From the entries below, please output exactly the lines starting at the one containing "group,metric,value,unit" and ending at the one containing "power_and_ir_drop,switching_power,1.04,mW", both included.

### RECORDS SUPPLIED
-- Opening Marker --

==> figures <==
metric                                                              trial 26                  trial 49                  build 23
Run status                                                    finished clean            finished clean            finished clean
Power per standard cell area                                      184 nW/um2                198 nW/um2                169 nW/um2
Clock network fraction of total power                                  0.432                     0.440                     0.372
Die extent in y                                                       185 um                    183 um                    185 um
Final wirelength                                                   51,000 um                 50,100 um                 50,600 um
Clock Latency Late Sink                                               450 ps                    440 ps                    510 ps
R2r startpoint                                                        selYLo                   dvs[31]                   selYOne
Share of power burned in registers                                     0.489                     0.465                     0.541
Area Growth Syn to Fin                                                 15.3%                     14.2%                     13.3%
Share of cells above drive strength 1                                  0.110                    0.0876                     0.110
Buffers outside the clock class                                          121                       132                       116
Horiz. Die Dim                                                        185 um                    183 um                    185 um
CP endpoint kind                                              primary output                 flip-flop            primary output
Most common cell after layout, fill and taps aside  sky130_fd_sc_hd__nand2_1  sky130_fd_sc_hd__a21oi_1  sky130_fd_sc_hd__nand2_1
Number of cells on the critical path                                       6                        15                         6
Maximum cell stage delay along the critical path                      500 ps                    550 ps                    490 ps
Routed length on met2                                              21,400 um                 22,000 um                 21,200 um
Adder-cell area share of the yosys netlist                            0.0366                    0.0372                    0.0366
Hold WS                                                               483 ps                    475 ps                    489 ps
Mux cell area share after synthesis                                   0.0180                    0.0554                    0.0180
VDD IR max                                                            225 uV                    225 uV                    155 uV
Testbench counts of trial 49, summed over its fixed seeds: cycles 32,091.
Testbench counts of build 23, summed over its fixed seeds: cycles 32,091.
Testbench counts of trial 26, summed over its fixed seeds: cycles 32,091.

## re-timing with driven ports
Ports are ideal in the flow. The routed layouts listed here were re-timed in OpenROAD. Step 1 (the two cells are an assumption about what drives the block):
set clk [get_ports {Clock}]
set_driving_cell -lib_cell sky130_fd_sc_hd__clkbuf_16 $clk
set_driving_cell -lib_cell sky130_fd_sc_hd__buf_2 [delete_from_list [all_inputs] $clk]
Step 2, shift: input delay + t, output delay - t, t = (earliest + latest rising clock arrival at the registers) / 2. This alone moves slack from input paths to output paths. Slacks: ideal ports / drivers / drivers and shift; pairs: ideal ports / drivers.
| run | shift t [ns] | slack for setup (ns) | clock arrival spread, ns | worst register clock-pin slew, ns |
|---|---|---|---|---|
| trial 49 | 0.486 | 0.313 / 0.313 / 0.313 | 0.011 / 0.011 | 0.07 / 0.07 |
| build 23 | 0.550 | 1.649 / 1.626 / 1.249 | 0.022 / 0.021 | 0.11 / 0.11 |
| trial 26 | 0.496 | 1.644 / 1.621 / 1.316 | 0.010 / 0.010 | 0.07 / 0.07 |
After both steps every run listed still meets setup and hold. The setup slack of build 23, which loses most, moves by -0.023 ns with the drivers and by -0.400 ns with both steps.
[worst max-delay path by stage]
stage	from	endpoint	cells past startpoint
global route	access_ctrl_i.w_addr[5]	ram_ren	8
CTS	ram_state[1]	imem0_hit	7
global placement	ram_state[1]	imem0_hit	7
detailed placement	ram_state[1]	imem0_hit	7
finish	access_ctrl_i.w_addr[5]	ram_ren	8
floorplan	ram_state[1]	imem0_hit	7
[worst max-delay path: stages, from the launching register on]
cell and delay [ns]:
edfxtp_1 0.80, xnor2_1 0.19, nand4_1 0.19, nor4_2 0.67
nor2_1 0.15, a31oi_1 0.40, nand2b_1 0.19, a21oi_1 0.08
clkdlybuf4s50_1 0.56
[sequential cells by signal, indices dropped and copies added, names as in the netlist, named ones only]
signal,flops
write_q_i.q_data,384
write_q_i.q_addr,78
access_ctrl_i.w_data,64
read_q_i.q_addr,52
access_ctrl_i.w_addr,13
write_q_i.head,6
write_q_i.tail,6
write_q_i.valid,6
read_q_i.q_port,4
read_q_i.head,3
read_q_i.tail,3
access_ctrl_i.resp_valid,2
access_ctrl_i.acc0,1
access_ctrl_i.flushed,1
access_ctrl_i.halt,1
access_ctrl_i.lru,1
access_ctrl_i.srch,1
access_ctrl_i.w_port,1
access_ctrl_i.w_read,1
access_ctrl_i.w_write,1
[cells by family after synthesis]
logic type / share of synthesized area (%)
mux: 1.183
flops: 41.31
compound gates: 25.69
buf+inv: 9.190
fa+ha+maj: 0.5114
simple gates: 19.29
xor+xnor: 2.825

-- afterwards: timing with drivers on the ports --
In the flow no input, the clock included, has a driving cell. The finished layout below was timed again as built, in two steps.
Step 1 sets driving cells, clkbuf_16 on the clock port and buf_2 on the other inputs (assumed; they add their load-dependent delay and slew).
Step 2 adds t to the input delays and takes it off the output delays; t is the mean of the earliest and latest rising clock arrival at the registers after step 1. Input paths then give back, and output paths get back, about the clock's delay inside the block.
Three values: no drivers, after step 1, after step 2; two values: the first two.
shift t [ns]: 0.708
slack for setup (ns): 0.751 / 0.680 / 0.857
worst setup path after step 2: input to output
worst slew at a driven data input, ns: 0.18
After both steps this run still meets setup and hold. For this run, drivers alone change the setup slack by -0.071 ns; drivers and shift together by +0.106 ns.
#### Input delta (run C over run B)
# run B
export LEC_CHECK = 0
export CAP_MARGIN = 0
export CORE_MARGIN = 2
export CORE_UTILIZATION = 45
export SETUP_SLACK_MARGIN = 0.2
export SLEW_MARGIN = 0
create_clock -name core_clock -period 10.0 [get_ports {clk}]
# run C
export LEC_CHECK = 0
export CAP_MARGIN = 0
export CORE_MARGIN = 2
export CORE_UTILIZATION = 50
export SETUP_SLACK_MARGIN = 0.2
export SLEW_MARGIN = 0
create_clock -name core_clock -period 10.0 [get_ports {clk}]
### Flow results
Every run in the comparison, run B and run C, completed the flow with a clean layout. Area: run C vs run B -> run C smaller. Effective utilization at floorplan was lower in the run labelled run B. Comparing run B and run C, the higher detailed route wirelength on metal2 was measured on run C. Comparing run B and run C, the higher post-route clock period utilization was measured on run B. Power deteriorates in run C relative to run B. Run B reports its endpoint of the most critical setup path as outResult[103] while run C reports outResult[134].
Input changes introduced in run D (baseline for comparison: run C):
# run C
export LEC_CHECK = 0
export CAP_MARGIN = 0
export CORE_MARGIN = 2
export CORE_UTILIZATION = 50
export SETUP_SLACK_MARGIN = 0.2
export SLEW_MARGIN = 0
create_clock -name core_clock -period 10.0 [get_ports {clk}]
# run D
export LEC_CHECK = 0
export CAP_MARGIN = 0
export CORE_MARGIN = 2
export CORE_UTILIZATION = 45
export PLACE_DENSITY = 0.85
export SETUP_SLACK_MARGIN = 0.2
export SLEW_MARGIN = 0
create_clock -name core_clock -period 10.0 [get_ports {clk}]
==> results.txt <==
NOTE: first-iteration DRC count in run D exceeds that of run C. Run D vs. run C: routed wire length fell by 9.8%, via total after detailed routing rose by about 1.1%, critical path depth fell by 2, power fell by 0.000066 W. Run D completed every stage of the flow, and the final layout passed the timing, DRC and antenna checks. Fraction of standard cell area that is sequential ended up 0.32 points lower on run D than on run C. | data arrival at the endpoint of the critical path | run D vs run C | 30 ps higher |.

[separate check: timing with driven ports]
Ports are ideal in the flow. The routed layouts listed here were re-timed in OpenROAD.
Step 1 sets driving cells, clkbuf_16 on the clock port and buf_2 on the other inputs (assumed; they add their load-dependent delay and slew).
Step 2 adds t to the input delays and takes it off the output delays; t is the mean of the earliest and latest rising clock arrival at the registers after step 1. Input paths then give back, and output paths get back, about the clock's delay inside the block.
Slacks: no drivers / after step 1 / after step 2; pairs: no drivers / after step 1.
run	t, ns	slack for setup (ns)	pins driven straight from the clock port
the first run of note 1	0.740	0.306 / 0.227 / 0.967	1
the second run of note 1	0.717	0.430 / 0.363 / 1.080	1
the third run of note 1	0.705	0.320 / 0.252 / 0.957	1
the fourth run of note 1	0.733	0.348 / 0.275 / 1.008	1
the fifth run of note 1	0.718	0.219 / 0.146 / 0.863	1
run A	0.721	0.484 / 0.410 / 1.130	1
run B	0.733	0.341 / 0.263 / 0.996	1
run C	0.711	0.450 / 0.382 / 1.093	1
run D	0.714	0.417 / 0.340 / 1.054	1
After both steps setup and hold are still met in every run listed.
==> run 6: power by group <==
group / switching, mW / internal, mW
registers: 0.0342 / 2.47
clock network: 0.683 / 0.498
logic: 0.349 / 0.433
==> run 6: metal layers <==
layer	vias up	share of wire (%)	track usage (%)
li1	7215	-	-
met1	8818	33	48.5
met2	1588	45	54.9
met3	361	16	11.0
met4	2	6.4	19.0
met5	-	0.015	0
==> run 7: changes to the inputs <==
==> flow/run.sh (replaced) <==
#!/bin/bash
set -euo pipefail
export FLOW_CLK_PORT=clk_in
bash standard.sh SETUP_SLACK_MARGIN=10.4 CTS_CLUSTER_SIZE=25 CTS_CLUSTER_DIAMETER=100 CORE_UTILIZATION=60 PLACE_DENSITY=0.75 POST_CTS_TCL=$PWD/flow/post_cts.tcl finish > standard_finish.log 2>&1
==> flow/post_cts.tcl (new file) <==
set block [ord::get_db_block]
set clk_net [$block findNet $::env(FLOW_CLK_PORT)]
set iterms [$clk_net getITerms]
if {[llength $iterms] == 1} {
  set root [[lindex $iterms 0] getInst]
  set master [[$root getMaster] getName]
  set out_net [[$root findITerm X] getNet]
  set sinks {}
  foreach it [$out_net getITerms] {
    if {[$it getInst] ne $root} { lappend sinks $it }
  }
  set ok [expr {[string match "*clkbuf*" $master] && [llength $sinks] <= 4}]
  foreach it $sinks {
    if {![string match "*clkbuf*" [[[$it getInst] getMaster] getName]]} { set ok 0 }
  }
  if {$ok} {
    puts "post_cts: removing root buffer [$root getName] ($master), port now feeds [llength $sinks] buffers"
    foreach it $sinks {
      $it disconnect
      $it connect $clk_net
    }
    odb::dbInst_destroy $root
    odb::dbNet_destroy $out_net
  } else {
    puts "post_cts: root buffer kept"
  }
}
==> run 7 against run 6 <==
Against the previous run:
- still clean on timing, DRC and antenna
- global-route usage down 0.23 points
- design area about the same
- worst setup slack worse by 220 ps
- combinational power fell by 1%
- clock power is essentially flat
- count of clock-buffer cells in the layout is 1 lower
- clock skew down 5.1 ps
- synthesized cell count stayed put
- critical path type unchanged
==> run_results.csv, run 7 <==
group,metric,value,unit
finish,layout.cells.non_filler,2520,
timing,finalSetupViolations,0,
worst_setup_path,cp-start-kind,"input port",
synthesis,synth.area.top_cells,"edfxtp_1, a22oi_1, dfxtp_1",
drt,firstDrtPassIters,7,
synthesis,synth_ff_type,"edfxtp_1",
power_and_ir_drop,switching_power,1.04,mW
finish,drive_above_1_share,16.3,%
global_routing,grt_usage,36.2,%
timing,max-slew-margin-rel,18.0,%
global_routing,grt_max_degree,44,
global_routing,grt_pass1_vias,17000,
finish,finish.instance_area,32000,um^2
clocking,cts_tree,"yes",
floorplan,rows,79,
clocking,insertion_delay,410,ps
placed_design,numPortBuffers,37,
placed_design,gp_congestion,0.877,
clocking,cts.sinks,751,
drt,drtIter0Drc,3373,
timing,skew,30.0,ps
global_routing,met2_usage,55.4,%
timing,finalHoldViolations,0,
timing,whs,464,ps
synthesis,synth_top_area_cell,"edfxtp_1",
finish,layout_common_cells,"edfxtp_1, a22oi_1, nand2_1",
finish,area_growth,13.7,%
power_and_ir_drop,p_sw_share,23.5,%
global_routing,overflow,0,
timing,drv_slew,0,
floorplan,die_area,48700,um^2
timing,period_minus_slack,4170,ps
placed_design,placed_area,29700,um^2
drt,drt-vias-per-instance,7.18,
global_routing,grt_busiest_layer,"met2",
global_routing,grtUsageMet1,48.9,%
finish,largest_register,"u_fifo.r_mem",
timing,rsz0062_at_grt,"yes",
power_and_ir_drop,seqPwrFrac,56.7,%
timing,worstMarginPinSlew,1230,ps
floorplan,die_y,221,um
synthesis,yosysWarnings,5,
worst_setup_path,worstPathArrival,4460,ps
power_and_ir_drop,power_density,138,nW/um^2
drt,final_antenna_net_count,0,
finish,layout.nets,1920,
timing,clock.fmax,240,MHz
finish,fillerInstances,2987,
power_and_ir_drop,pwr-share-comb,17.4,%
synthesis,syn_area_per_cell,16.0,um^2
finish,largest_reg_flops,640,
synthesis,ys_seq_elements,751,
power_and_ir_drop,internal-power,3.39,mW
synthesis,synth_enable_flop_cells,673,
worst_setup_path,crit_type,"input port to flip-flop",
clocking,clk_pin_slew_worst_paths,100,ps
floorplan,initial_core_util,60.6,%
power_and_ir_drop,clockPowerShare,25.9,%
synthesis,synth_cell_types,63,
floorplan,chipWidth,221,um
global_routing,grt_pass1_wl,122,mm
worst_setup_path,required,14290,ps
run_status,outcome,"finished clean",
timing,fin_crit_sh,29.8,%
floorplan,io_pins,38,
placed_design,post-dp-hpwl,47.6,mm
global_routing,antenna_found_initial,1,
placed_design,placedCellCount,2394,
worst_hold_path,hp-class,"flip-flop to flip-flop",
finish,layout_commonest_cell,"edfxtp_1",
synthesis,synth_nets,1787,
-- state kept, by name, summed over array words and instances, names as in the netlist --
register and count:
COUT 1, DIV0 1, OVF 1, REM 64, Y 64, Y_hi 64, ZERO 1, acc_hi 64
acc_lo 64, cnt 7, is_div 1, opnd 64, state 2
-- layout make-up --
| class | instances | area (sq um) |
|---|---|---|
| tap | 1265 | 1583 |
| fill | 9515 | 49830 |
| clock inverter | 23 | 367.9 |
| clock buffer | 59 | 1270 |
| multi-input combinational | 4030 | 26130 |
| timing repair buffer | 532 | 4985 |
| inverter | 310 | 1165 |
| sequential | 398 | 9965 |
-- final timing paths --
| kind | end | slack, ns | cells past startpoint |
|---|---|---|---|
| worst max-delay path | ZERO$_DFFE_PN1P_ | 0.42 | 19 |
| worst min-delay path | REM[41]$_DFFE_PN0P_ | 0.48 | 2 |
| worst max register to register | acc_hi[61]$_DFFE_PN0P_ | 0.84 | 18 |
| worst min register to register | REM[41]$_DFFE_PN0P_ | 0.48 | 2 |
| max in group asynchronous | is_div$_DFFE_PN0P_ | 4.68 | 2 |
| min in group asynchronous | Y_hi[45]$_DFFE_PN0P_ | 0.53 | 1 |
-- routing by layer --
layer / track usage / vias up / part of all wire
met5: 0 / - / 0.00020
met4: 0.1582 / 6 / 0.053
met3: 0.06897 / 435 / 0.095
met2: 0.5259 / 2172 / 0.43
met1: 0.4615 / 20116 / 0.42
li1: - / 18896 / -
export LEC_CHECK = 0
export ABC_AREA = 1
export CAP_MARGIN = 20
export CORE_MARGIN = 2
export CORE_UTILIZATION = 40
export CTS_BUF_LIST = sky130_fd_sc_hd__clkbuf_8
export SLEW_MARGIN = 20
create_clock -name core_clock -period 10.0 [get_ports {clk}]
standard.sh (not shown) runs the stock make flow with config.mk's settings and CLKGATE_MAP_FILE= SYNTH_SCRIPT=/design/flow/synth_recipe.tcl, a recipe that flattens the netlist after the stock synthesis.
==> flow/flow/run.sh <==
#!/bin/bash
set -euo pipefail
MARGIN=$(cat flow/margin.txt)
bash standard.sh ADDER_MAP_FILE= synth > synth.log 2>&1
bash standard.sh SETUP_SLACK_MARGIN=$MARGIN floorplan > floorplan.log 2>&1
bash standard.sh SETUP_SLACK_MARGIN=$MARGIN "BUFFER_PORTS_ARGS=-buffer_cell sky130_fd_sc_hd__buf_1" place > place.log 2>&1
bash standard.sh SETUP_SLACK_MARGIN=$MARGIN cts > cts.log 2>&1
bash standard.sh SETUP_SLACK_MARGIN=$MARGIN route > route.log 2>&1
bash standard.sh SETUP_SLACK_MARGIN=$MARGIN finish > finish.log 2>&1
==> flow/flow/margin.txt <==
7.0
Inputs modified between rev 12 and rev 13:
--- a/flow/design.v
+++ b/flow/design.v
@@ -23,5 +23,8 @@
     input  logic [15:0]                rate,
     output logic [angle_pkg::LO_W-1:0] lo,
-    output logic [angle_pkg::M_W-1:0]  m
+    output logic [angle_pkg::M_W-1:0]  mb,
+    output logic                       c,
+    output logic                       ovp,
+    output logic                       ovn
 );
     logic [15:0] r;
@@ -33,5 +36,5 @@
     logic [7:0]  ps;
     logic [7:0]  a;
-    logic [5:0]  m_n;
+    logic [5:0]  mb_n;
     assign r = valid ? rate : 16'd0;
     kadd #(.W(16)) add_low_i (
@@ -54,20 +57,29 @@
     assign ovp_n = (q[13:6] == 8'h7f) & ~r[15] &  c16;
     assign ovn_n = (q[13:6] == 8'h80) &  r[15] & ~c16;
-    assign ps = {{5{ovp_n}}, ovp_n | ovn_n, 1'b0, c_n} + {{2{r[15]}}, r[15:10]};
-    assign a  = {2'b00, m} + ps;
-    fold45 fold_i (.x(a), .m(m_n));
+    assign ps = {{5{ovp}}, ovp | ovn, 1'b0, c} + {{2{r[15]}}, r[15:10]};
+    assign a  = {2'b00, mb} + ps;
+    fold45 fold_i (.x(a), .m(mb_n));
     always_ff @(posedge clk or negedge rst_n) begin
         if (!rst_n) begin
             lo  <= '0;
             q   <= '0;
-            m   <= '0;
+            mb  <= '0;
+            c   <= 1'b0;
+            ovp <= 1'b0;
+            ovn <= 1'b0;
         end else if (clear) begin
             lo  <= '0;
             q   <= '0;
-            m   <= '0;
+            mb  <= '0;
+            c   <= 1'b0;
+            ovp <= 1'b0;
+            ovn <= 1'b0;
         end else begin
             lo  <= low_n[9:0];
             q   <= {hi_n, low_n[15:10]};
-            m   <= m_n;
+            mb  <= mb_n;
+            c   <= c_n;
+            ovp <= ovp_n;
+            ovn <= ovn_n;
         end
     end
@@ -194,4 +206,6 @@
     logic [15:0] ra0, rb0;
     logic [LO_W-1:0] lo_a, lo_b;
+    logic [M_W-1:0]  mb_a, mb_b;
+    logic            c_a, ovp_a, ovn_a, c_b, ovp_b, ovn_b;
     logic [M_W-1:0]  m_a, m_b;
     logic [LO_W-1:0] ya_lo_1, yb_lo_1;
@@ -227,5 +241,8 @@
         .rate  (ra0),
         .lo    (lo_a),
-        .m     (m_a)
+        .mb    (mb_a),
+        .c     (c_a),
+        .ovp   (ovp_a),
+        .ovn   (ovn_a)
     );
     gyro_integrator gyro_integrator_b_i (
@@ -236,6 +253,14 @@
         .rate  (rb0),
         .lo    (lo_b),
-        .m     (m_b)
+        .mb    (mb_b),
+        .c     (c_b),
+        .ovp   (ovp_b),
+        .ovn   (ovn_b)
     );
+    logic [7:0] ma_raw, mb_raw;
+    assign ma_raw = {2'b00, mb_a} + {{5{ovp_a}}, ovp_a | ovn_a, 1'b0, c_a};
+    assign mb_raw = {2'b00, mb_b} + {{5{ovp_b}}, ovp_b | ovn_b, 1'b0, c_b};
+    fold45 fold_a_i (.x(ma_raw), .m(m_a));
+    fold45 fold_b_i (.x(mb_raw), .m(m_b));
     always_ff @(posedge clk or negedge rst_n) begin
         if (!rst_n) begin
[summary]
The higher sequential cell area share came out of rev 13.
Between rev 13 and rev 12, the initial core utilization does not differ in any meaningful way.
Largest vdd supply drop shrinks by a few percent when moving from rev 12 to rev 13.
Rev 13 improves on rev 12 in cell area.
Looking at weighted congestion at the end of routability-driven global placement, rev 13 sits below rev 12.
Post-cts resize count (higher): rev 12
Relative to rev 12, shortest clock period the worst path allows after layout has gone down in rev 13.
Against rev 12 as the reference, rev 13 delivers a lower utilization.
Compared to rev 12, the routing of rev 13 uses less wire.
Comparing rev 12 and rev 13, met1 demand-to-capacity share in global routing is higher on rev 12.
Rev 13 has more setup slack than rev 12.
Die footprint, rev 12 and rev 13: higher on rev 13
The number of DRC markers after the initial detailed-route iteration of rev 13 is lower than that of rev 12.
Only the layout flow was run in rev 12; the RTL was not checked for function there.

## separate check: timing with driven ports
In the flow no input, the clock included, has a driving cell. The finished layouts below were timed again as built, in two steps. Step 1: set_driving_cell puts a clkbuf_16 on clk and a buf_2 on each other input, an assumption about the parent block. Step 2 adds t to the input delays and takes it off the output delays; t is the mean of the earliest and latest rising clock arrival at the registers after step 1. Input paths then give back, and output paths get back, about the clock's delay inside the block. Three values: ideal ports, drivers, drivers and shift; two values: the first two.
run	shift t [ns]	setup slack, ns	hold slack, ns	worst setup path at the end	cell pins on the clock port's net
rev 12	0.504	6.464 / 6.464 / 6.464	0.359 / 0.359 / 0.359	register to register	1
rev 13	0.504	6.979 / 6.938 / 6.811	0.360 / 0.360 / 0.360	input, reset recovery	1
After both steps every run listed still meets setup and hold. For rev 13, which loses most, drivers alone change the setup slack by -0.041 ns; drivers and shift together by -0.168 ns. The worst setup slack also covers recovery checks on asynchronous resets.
This design comes from an exercise in tuning for a short achievable clock period and few clock cycles on the open sky130 flow, not from production work. In this exercise RTL edits were held to simulation tests only and were not proved equivalent to the original. Power is estimated from default activity; no workload was simulated.

**flow/run.sh**
```bash
#!/bin/bash
# synth_recipe.tcl (not shown) runs the flow's synth.tcl, then flattens the netlist and writes it again
# the make line also repeats each setting of config.mk as NAME=value (left out here)
make -C /OpenROAD-flow-scripts/flow DESIGN_CONFIG=/design/flow/config.mk WORK_HOME=/design/flow/orfs CLKGATE_MAP_FILE= SYNTH_SCRIPT=/design/flow/synth_recipe.tcl finish
```
**flow/config.mk**
```make
export PLATFORM = sky130hd
export DESIGN_NAME = backing_store_range_map
export DESIGN_NICKNAME = backing_store_range_map
export VERILOG_FILES = /design/flow/design.v
export SDC_FILE = /design/flow/constraint.sdc
export NUM_CORES = 4
export LEC_CHECK = 0
export CAP_MARGIN = 20
export CORE_MARGIN = 2
export CORE_UTILIZATION = 40
export SLEW_MARGIN = 20
export SYNTH_MEMORY_MAX_BITS = 8192
```
**flow/constraint.sdc**
```tcl
create_clock -name core_clock -period 8.0 [get_ports {clk_i}]
set_input_delay 1.6000 -clock core_clock [delete_from_list [all_inputs] [get_ports {clk_i}]]
set_output_delay 1.6000 -clock core_clock [all_outputs]
set_load 0.01 [all_outputs]
```
Context: an optimization exercise on an open-source flow, tuned for small area, a short achievable clock period and few clock cycles per item. The choices shown serve that exercise and are no tape-out recipe. Function was checked by simulation only, so behaviour that the tests miss may differ from the original.

==> v30 <==
==> flow/design.v (excerpt) <==
module grid_liquid_diffusion_step_unit #(
	parameter int MAX_WIDTH   = gdiff_pkg::MAX_WIDTH_DEF,
	parameter int AMOUNT_BITS = gdiff_pkg::AMOUNT_BITS_DEF,
	localparam int DATA_W     = ((AMOUNT_BITS + 7) / 8) * 8
) (
	input  logic                              clk,
	input  logic                              arst_n,
	input  logic                              s_axis_tvalid,
	output logic                              s_axis_tready,
	input  logic [DATA_W-1:0]                 s_axis_tdata,    
	output logic                              m_axis_tvalid,
	input  logic                              m_axis_tready,
	output logic [DATA_W-1:0]                 m_axis_tdata,    
	output logic                              m_axis_tlast,
	input  logic                              cfg_valid,
	output logic                              cfg_ready,
	input  logic [gdiff_pkg::CFG_INDEX_W-1:0] cfg_index,
	input  logic [gdiff_pkg::CFG_DATA_W-1:0]  cfg_data
);
==> flow/config.mk <==
export PLATFORM = sky130hd
export DESIGN_NAME = grid_liquid_diffusion_step_unit
export DESIGN_NICKNAME = grid_liquid_diffusion_step_unit
export VERILOG_FILES = /design/flow/design.v
export SDC_FILE = /design/flow/constraint.sdc
export NUM_CORES = 4
export LEC_CHECK = 0
export CAP_MARGIN = 20
export CORE_MARGIN = 2
export CORE_UTILIZATION = 40
export CTS_BUF_LIST = sky130_fd_sc_hd__clkbuf_8
export CTS_CLUSTER_SIZE = 30
export SETUP_SLACK_MARGIN = 4.0
export SLEW_MARGIN = 20
==> flow/constraint.sdc <==
create_clock -name core_clock -period 7.0 [get_ports {clk}]
set_input_delay 1.4000 -clock core_clock [delete_from_list [all_inputs] [get_ports {clk}]]
set_output_delay 1.4000 -clock core_clock [all_outputs]
set_load 0.01 [all_outputs]
run.sh (not shown) runs the stock make flow with config.mk's settings and CLKGATE_MAP_FILE= SYNTH_SCRIPT=/design/flow/synth_recipe.tcl, a recipe that flattens the netlist after the stock synthesis.
==> inputs of v28, as changes to v30 <==
Settings changed: CTS_BUF_LIST sky130_fd_sc_hd__clkbuf_8 to default, CTS_CLUSTER_SIZE 30 to default.
==> inputs of v18, as changes to v30 <==
Settings changed: CTS_BUF_LIST sky130_fd_sc_hd__clkbuf_8 to default, CTS_CLUSTER_SIZE 30 to default, SETUP_SLACK_MARGIN 4.0 to 4.5.
==> summary of the runs <==
v30 ran to the end with no violations. v28 produced a clean layout. v18 finished with timing, DRC and antenna clean.
Sequential cell count is the same in v30 and v18.
In maximum frequency, v28 and v30 hardly differ.
Synthesized area is the same in v18 and v28.
Critical path depth is the same in v18 and v30.
==> figures <==
Outcome: v30 timing/DRC/antenna clean; v18 timing/DRC/antenna clean; v28 timing/DRC/antenna clean
Largest stage delay on the critical path: v30 0.54 ns; v18 0.53 ns; v28 0.51 ns
Multi-input logic portion of the cell area: v30 0.333; v18 0.337; v28 0.334
Sequential Area: v30 31600 µm²; v18 31600 µm²; v28 31600 µm²
Launch instance of the worst min-delay path: v30 u_zring.ring_q[11][5]$_DFF_P_; v18 u_sring.ring_q[23][6]$_DFF_P_; v28 u_sring.ring_q[18][6]$_DFF_P_
Hold slack final: v30 0.300 ns; v18 0.309 ns; v28 0.299 ns
Area share of buffers outside the clock network: v30 0.0430; v18 0.0538; v28 0.0408
Normalized max-slew margin: v30 0.303; v18 0.407; v28 0.297
Post-CTS setup repair buffer count: v30 158; v18 212; v28 161
Wire length of the first global-routing pass: v30 178 mm; v18 178 mm; v28 176 mm
Worst Setup SP: v30 u_recip.num_q[4]$_DFFE_PN0P_; v18 u_recip.num_q[4]$_DFFE_PN0P_; v28 a0_q[8]$_DFF_P_
# fillers: v30 11521; v18 11217; v28 11445
Final-layout clock buffer total: v30 289; v18 197; v28 208
Detailed-placement wirelength estimate: v30 71.1 mm; v18 73.5 mm; v28 71.1 mm
Clock slew at the register clock pins of the worst setup and hold paths: v30 0.07 ns; v18 0.06 ns; v28 0.06 ns
Testbench counts of v30, summed over its fixed seeds: cycles 6,872, items 6,464.
Testbench counts of v28, summed over its fixed seeds: cycles 6,872, items 6,464.
Testbench counts of v18, summed over its fixed seeds: cycles 6,872, items 6,464.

-- Closing Marker --

### REPLY
group,metric,value,unit
finish,layout.cells.non_filler,2520,
timing,finalSetupViolations,0,
worst_setup_path,cp-start-kind,"input port",
synthesis,synth.area.top_cells,"edfxtp_1, a22oi_1, dfxtp_1",
drt,firstDrtPassIters,7,
synthesis,synth_ff_type,"edfxtp_1",
power_and_ir_drop,switching_power,1.04,mW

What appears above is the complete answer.